WORK REQUIRED:
Only the lines from the start of the data through the one containing "if (load_product)" belong in your answer; return them exactly.

EXTRACTED DATA:

This is an optimization exercise on Yosys and OpenROAD, whose aim is small area and a short achievable clock period, not a production implementation.
For this run, only the layout was checked, not whether the RTL still works.
Power figures rest on the tool's default switching activity, not on a simulated workload.

==> design.v <==
module mac_unit(
	input  logic        clk,
	input  logic        rst_n_pe,
	input  logic [7:0]  neg, one, two,
	input  logic        four7,
	input  logic [15:0] weight,
	input  logic [3:0]  conv_prev,
	input  logic        load_product,
	input  logic        add,
	input  logic        fold,
	input  logic        relu,
	input  logic        out_valid,
	output logic [15:0] output_feature
);
	logic [31:0] acc, addend, sum, product;
	booth_mul mul(.neg(neg), .one(one), .two(two), .four7(four7), .w(weight), .p(product));
	assign sum = acc + addend;
	always_ff @(posedge clk) begin
		if (!rst_n_pe) begin
			acc    <= '0;
			addend <= '0;
		end else begin
			if (load_product)
				addend <= product;
			if (add)
				acc <= sum;
			else if (fold)
				acc <= (relu && sum[31]) ? '0 : sum;
		end
	end
	always_comb begin
		case (conv_prev)
			4'd0, 4'd1:              output_feature = acc[31:16];
			4'd2, 4'd3, 4'd6, 4'd15: output_feature = acc[30:15];
			4'd4, 4'd5, 4'd12:       output_feature = acc[29:14];
			4'd13:                   output_feature = acc[25:10];
			4'd14:                   output_feature = acc[27:12];
			default:                 output_feature = acc[28:13];
		endcase
		if (!out_valid) output_feature = '0;
	end
endmodule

WRITTEN RESPONSE:
This is an optimization exercise on Yosys and OpenROAD, whose aim is small area and a short achievable clock period, not a production implementation.
For this run, only the layout was checked, not whether the RTL still works.
Power figures rest on the tool's default switching activity, not on a simulated workload.

==> design.v <==
module mac_unit(
	input  logic        clk,
	input  logic        rst_n_pe,
	input  logic [7:0]  neg, one, two,
	input  logic        four7,
	input  logic [15:0] weight,
	input  logic [3:0]  conv_prev,
	input  logic        load_product,
	input  logic        add,
	input  logic        fold,
	input  logic        relu,
	input  logic        out_valid,
	output logic [15:0] output_feature
);
	logic [31:0] acc, addend, sum, product;
	booth_mul mul(.neg(neg), .one(one), .two(two), .four7(four7), .w(weight), .p(product));
	assign sum = acc + addend;
	always_ff @(posedge clk) begin
		if (!rst_n_pe) begin
			acc    <= '0;
			addend <= '0;
		end else begin
			if (load_product)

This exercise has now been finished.